He was born at Edinburgh 15th August 1771;
And died at Abbotsford 21st September 1832.

      "Fine though the structure be, it may be questioned whether the site is the best that could have been chosen; and whether the Old Town would not have been a more congenial atmosphere for such a memorial. In its present situation; the effect of the mass is to depress and overpower every surrounding object, the Castle Rock itself not excepted. A marble statue of Scott, by Steele, for which the sculptor received £2000, was placed in the monument on the 15th of August 1816."

      In our currency, this splendid thing cost some 78,000 dollars; while the marble statue of Scott, said to be the man, a little larger than real life, cost some 10,000 dollars more. A handsome sum, truly, where are thousands almost in a state of absolute want of the real necessaries of life. But the world must do homage to its great men, and worship them that worship it. I could never look at that splendid statue without regretting how the original employed his splendid talents, nor without the impression that he, too, now regretted it, whatever might be his destiny. For if in heaven a painful reminiscence be, it must be for wasted time and prostituted talent.

      The last room that I visited, for mere recreation, was that in which Spurzheim taught Phrenology; and in which he prophesied that Edinburgh, with all its hostility to the new theory, would yet become its radiating centre. This, I presume, has been verified in the works of George Combe--books by no means free from great errors, and which, because of the much strong, good sense and sound Phrenology contained in them, have done full as much injury to a good portion of his readers as benefit. There is, indeed, an expurgated development of all his grand views, from the pen of Scott, the Phrenologist, and from some other still more recent authors, whom I cannot name. [266]

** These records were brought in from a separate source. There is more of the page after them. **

File: src/rtl/glyph_color_best_match_ssd_top.sv
// ---------------------------------------------------------------------------
// glyph_color_best_match_ssd_top
// Best glyph and colour pair for one image cell by sum of squared RGB error.
// ---------------------------------------------------------------------------
// The block takes one pixel pair per cycle. The transfer that carries tlast
// (cell end) lands in the input register, moves on to the squared-difference
// register and then loads the result register, which presents the cell's
// result. The input side stalls only when a cell's result is due while the
// previous result still waits in the output register; the accumulate and
// compare loop on the running error sets the one-item-per-cycle rate.
// Configuration is taken at once on cfg_we_i and needs no clearing pass
// after reset.
module glyph_color_best_match_ssd_top (
  input  logic                           clk_i,
  input  logic                           rst_ni,
  // bits from lsb: glyph_id[6:0], back_colour[10:7], fore_colour[14:11],
  // stamp_red[22:15], stamp_green[30:23], stamp_blue[38:31],
  // image_red[46:39], image_green[54:47], image_blue[62:55], zero[63]
  input  logic [63:0]                    s_axis_tdata,
  // bits from lsb: candidate_end[0]
  input  logic [0:0]                     s_axis_tuser,
  input  logic                           s_axis_tlast,
  input  logic                           s_axis_tvalid,
  output logic                           s_axis_tready,
  // bits from lsb: best_glyph[6:0], best_back[10:7], best_fore[14:11],
  // best_error[40:15], zero[47:41]
  output logic [47:0]                    m_axis_tdata,
  output logic                           m_axis_tvalid,
  input  logic                           m_axis_tready,
  input  logic                           cfg_we_i,
  input  logic [gcbm_pkg::CFG_IDX_W-1:0] cfg_idx_i,
  input  logic [0:0]                     cfg_wdata_i
);

  gcbm_pkg::gcbm_cfg_t       cfg_q;
  gcbm_pkg::gcbm_tag_t       in_tag;
  gcbm_pkg::gcbm_pix_t       in_pix;
  gcbm_pkg::gcbm_tag_t       px_tag;
  logic [gcbm_pkg::PX_W-1:0] px;
  logic                      px_valid;
  logic                      stall;
  gcbm_pkg::gcbm_result_t    result;

  // configuration registers
  always_ff @(posedge clk_i or negedge rst_ni) begin
    if (!rst_ni) begin
      cfg_q.colour_en     <= 1'b1;
      cfg_q.background_en <= 1'b1;
      cfg_q.grayscale_en  <= 1'b0;
    end else if (cfg_we_i) begin
      case (gcbm_pkg::gcbm_reg_e'(cfg_idx_i))
        gcbm_pkg::REG_COLOUR:     cfg_q.colour_en     <= cfg_wdata_i[0];
        gcbm_pkg::REG_BACKGROUND: cfg_q.background_en <= cfg_wdata_i[0];
        gcbm_pkg::REG_GRAYSCALE:  cfg_q.grayscale_en  <= cfg_wdata_i[0];
        default: ;
      endcase
    end
  end

  // unpack the input transfer
  always_comb begin
    in_tag.glyph       = s_axis_tdata[6:0];
    in_tag.back        = s_axis_tdata[10:7];
    in_tag.fore        = s_axis_tdata[14:11];
    in_tag.cand_end    = s_axis_tuser[0];
    in_tag.cell_end    = s_axis_tlast;
    in_pix.stamp_red   = s_axis_tdata[22:15];
    in_pix.stamp_green = s_axis_tdata[30:23];
    in_pix.stamp_blue  = s_axis_tdata[38:31];
    in_pix.image_red   = s_axis_tdata[46:39];
    in_pix.image_green = s_axis_tdata[54:47];
    in_pix.image_blue  = s_axis_tdata[62:55];
  end

  // hold the pipeline only when a result is due and the output slot is busy
  assign stall         = px_valid && px_tag.cell_end && m_axis_tvalid && !m_axis_tready;
  assign s_axis_tready = !stall;

  gcbm_sqdiff u_sqdiff (
    .clk_i   (clk_i),
    .rst_ni  (rst_ni),
    .en_i    (!stall),
    .valid_i (s_axis_tvalid),
    .tag_i   (in_tag),
    .pix_i   (in_pix),
    .valid_o (px_valid),
    .tag_o   (px_tag),
    .px_o    (px)
  );

  gcbm_search u_search (
    .clk_i       (clk_i),
    .rst_ni      (rst_ni),
    .en_i        (!stall),
    .valid_i     (px_valid),
    .tag_i       (px_tag),
    .px_i        (px),
    .cfg_i       (cfg_q),
    .out_ready_i (m_axis_tready),
    .out_valid_o (m_axis_tvalid),
    .out_data_o  (result)
  );

  // pack the result transfer
  assign m_axis_tdata = {7'b0, result.error, result.fore, result.back, result.glyph};

  // checks
  `include "glyph_color_best_match_ssd_top_assert.svh"

  `GCBM_ASSERT_NOW(a_no_winner_zero_ids,
    m_axis_tvalid && (result.error == gcbm_pkg::ERR_MAX),
    (result.glyph == '0) && (result.back == '0) && (result.fore == '0),
    "result without a winner carries nonzero candidate fields")
  `GCBM_ASSERT_NOW(a_stall_only_when_full,
    !s_axis_tready,
    m_axis_tvalid && !m_axis_tready && px_valid && px_tag.cell_end,
    "input stalled while the output slot could take a result")
  `GCBM_ASSERT_NEXT(a_result_from_cell_end,
    !(px_valid && px_tag.cell_end && !stall) && !(m_axis_tvalid && !m_axis_tready),
    !m_axis_tvalid,
    "result transfer appeared without a cell end")

endmodule

File: src/rtl/gcbm_sqdiff.sv
// ---------------------------------------------------------------------------
// gcbm_sqdiff
// Input register and squared RGB error stage of the best-match pipeline.
// ---------------------------------------------------------------------------
module gcbm_sqdiff (
  input  logic                     clk_i,
  input  logic                     rst_ni,
  input  logic                     en_i,
  input  logic                     valid_i,
  input  gcbm_pkg::gcbm_tag_t      tag_i,
  input  gcbm_pkg::gcbm_pix_t      pix_i,
  output logic                     valid_o,
  output gcbm_pkg::gcbm_tag_t      tag_o,
  output logic [gcbm_pkg::PX_W-1:0] px_o
);

  logic                      in_valid_q;
  gcbm_pkg::gcbm_tag_t       in_tag_q;
  gcbm_pkg::gcbm_pix_t       in_pix_q;
  logic                      px_valid_q;
  gcbm_pkg::gcbm_tag_t       px_tag_q;
  logic [gcbm_pkg::PX_W-1:0] px_q;
  logic [gcbm_pkg::PX_W-1:0] px_d;

  function automatic logic [2*gcbm_pkg::CHAN_W-1:0] sq_diff(
    input logic [gcbm_pkg::CHAN_W-1:0] a,
    input logic [gcbm_pkg::CHAN_W-1:0] b
  );
    logic [gcbm_pkg::CHAN_W-1:0] d;
    d = (a > b) ? (a - b) : (b - a);
    return {{gcbm_pkg::CHAN_W{1'b0}}, d} * {{gcbm_pkg::CHAN_W{1'b0}}, d};
  endfunction

  // valid bits of both stages
  always_ff @(posedge clk_i or negedge rst_ni) begin
    if (!rst_ni) begin
      in_valid_q <= 1'b0;
      px_valid_q <= 1'b0;
    end else if (en_i) begin
      in_valid_q <= valid_i;
      px_valid_q <= in_valid_q;
    end
  end

  // payload of both stages
  always_ff @(posedge clk_i) begin
    if (en_i) begin
      in_tag_q <= tag_i;
      in_pix_q <= pix_i;
      px_tag_q <= in_tag_q;
      px_q     <= px_d;
    end
  end

  // sum of the three channel squares
  always_comb begin
    px_d = gcbm_pkg::PX_W'(sq_diff(in_pix_q.stamp_red, in_pix_q.image_red))
         + gcbm_pkg::PX_W'(sq_diff(in_pix_q.stamp_green, in_pix_q.image_green))
         + gcbm_pkg::PX_W'(sq_diff(in_pix_q.stamp_blue, in_pix_q.image_blue));
  end

  assign valid_o = px_valid_q;
  assign tag_o   = px_tag_q;
  assign px_o    = px_q;

endmodule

      The room was, indeed, a small one; probably if well packed, it might contain 150 or 175 persons. Still, small though it was, a mighty host has risen out of the few that there listened to that convincing reasoner, and witnessed his admirable dissections of the brain. There are yet two small rooms, of skulls, adjoining that in which he lectured, in which Bro. Henshall and myself spent some hour or two; speculating upon all conceivable models of heads, gathered from all the world; from Mexico to China, and from Nova Zembla to the Cape of Good Hope. If men's brains can differ so much from one another, and if the volume, density and tenacity of the organized marrow are so diverse, in diverse heads, what marvel is it if the character of those mmds operated upon, and operating through, such greatly diversified machinery, should be marked with corresponding variations of thought, and feeling, and action! But my sheet is full, and I must bid adieu to Edinburgh and hie away to Aberdeen, in the morning.

  Yours as ever.
A. CAMPBELL.      

      1 Chamber's Walks in Edinburgh, p. 49. [264]

 

[The Millennial Harbinger, Third Series, 5 (May 1848): 262-267.]